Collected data
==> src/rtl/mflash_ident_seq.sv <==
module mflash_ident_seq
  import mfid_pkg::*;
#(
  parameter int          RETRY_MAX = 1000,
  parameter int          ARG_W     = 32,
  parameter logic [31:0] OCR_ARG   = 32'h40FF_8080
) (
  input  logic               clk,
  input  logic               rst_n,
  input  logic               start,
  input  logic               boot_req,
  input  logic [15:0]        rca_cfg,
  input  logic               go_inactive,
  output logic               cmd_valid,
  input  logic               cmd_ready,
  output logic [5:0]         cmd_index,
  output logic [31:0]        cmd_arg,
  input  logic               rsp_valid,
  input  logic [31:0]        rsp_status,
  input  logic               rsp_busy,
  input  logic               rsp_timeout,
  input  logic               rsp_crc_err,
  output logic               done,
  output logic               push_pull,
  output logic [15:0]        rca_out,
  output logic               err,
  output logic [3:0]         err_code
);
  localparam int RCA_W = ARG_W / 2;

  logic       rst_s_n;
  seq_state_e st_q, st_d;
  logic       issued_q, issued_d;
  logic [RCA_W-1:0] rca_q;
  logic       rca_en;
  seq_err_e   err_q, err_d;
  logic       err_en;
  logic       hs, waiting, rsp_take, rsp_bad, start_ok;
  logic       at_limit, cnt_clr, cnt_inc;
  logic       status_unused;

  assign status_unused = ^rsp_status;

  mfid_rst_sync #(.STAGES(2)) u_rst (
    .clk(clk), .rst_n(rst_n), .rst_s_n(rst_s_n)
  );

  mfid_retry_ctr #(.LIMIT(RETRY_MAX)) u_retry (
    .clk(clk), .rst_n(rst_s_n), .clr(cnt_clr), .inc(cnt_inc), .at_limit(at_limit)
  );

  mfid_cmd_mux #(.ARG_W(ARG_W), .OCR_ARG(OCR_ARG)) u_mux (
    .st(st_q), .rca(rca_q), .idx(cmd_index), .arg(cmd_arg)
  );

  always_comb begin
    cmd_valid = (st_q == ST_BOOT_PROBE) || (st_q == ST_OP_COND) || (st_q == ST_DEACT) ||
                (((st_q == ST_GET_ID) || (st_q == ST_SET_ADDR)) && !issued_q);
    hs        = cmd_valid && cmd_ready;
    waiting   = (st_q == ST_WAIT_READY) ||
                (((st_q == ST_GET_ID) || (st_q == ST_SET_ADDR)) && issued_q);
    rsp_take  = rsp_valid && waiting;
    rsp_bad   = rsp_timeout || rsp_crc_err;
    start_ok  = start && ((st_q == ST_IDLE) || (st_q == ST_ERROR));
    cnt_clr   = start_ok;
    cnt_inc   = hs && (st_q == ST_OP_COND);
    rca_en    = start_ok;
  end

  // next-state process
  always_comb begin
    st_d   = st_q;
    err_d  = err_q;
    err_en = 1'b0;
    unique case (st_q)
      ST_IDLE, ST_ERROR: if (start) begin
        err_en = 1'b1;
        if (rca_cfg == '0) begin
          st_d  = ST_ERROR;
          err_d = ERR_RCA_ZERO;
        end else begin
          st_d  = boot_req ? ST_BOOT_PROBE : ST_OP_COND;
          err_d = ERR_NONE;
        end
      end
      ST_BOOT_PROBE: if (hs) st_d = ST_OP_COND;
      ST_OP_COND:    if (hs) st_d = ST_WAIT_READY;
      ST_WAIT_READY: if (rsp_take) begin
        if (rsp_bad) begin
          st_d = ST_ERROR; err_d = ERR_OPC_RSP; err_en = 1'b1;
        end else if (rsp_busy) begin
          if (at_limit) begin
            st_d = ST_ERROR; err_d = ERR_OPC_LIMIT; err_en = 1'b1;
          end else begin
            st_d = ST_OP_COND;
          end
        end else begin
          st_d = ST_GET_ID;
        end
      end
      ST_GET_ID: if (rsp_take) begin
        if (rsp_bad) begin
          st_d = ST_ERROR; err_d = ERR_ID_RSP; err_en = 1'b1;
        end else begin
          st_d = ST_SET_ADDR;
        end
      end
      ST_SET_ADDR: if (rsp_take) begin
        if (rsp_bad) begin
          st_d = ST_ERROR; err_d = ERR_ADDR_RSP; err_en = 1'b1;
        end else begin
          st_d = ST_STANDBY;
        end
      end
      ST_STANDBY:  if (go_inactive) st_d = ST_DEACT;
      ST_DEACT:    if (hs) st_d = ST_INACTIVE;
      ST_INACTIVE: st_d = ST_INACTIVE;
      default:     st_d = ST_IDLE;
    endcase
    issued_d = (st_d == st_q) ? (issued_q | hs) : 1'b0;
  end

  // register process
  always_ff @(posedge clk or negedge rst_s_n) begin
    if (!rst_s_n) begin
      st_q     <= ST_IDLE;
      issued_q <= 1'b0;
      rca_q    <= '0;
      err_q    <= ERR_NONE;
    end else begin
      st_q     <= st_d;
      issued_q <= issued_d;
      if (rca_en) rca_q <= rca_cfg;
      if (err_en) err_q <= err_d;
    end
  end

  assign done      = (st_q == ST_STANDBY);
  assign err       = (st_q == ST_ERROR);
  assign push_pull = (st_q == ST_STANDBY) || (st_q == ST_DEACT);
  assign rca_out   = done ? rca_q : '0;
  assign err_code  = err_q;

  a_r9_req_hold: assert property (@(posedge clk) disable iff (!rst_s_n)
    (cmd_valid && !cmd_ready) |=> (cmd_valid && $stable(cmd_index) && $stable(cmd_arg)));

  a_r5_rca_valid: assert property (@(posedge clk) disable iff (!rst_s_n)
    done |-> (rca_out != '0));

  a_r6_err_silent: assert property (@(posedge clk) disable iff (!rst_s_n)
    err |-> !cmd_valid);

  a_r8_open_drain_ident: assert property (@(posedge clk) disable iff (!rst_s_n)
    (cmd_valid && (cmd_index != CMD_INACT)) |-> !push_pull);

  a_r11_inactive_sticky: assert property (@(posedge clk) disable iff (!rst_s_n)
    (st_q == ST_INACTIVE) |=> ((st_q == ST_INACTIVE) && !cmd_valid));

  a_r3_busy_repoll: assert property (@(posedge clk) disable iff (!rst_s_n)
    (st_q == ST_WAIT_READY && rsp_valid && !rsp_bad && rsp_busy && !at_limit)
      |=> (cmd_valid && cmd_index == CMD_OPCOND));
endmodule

● About this exercise
Produce the entries again, character for character.

● Solution to the problem
==> src/rtl/mflash_ident_seq.sv <==
module mflash_ident_seq
  import mfid_pkg::*;
#(
  parameter int          RETRY_MAX = 1000,
  parameter int          ARG_W     = 32,
  parameter logic [31:0] OCR_ARG   = 32'h40FF_8080
) (
  input  logic               clk,
  input  logic               rst_n,
  input  logic               start,
  input  logic               boot_req,
  input  logic [15:0]        rca_cfg,
  input  logic               go_inactive,
  output logic               cmd_valid,
  input  logic               cmd_ready,
  output logic [5:0]         cmd_index,
  output logic [31:0]        cmd_arg,
  input  logic               rsp_valid,
  input  logic [31:0]        rsp_status,
  input  logic               rsp_busy,
  input  logic               rsp_timeout,
  input  logic               rsp_crc_err,
  output logic               done,
  output logic               push_pull,
  output logic [15:0]        rca_out,
  output logic               err,
  output logic [3:0]         err_code
);
  localparam int RCA_W = ARG_W / 2;

  logic       rst_s_n;
  seq_state_e st_q, st_d;
  logic       issued_q, issued_d;
  logic [RCA_W-1:0] rca_q;
  logic       rca_en;
  seq_err_e   err_q, err_d;
  logic       err_en;
  logic       hs, waiting, rsp_take, rsp_bad, start_ok;
  logic       at_limit, cnt_clr, cnt_inc;
  logic       status_unused;

  assign status_unused = ^rsp_status;

  mfid_rst_sync #(.STAGES(2)) u_rst (
    .clk(clk), .rst_n(rst_n), .rst_s_n(rst_s_n)
  );

  mfid_retry_ctr #(.LIMIT(RETRY_MAX)) u_retry (
    .clk(clk), .rst_n(rst_s_n), .clr(cnt_clr), .inc(cnt_inc), .at_limit(at_limit)
  );

  mfid_cmd_mux #(.ARG_W(ARG_W), .OCR_ARG(OCR_ARG)) u_mux (
    .st(st_q), .rca(rca_q), .idx(cmd_index), .arg(cmd_arg)
  );

  always_comb begin
    cmd_valid = (st_q == ST_BOOT_PROBE) || (st_q == ST_OP_COND) || (st_q == ST_DEACT) ||
                (((st_q == ST_GET_ID) || (st_q == ST_SET_ADDR)) && !issued_q);
    hs        = cmd_valid && cmd_ready;
    waiting   = (st_q == ST_WAIT_READY) ||
                (((st_q == ST_GET_ID) || (st_q == ST_SET_ADDR)) && issued_q);
    rsp_take  = rsp_valid && waiting;
    rsp_bad   = rsp_timeout || rsp_crc_err;
    start_ok  = start && ((st_q == ST_IDLE) || (st_q == ST_ERROR));
    cnt_clr   = start_ok;
    cnt_inc   = hs && (st_q == ST_OP_COND);
    rca_en    = start_ok;
  end

  // next-state process
  always_comb begin
    st_d   = st_q;
    err_d  = err_q;
    err_en = 1'b0;
    unique case (st_q)
      ST_IDLE, ST_ERROR: if (start) begin
        err_en = 1'b1;
        if (rca_cfg == '0) begin
          st_d  = ST_ERROR;
          err_d = ERR_RCA_ZERO;
        end else begin
          st_d  = boot_req ? ST_BOOT_PROBE : ST_OP_COND;
          err_d = ERR_NONE;
        end
      end
      ST_BOOT_PROBE: if (hs) st_d = ST_OP_COND;
      ST_OP_COND:    if (hs) st_d = ST_WAIT_READY;
      ST_WAIT_READY: if (rsp_take) begin
        if (rsp_bad) begin
          st_d = ST_ERROR; err_d = ERR_OPC_RSP; err_en = 1'b1;
        end else if (rsp_busy) begin
          if (at_limit) begin
            st_d = ST_ERROR; err_d = ERR_OPC_LIMIT; err_en = 1'b1;
          end else begin
            st_d = ST_OP_COND;
          end
        end else begin
          st_d = ST_GET_ID;
        end
      end
      ST_GET_ID: if (rsp_take) begin
        if (rsp_bad) begin
          st_d = ST_ERROR; err_d = ERR_ID_RSP; err_en = 1'b1;
        end else begin
          st_d = ST_SET_ADDR;
        end
      end
      ST_SET_ADDR: if (rsp_take) begin
        if (rsp_bad) begin
          st_d = ST_ERROR; err_d = ERR_ADDR_RSP; err_en = 1'b1;
        end else begin
          st_d = ST_STANDBY;
        end
      end
      ST_STANDBY:  if (go_inactive) st_d = ST_DEACT;
      ST_DEACT:    if (hs) st_d = ST_INACTIVE;
      ST_INACTIVE: st_d = ST_INACTIVE;
      default:     st_d = ST_IDLE;
    endcase
    issued_d = (st_d == st_q) ? (issued_q | hs) : 1'b0;
  end

  // register process
  always_ff @(posedge clk or negedge rst_s_n) begin
    if (!rst_s_n) begin
      st_q     <= ST_IDLE;
      issued_q <= 1'b0;
      rca_q    <= '0;
      err_q    <= ERR_NONE;
    end else begin
      st_q     <= st_d;
      issued_q <= issued_d;
      if (rca_en) rca_q <= rca_cfg;
      if (err_en) err_q <= err_d;
    end
  end

  assign done      = (st_q == ST_STANDBY);
  assign err       = (st_q == ST_ERROR);
  assign push_pull = (st_q == ST_STANDBY) || (st_q == ST_DEACT);
  assign rca_out   = done ? rca_q : '0;
  assign err_code  = err_q;

  a_r9_req_hold: assert property (@(posedge clk) disable iff (!rst_s_n)
    (cmd_valid && !cmd_ready) |=> (cmd_valid && $stable(cmd_index) && $stable(cmd_arg)));

  a_r5_rca_valid: assert property (@(posedge clk) disable iff (!rst_s_n)
    done |-> (rca_out != '0));

  a_r6_err_silent: assert property (@(posedge clk) disable iff (!rst_s_n)
    err |-> !cmd_valid);

  a_r8_open_drain_ident: assert property (@(posedge clk) disable iff (!rst_s_n)
    (cmd_valid && (cmd_index != CMD_INACT)) |-> !push_pull);

  a_r11_inactive_sticky: assert property (@(posedge clk) disable iff (!rst_s_n)
    (st_q == ST_INACTIVE) |=> ((st_q == ST_INACTIVE) && !cmd_valid));

  a_r3_busy_repoll: assert property (@(posedge clk) disable iff (!rst_s_n)
    (st_q == ST_WAIT_READY && rsp_valid && !rsp_bad && rsp_busy && !at_limit)
      |=> (cmd_valid && cmd_index == CMD_OPCOND));
endmodule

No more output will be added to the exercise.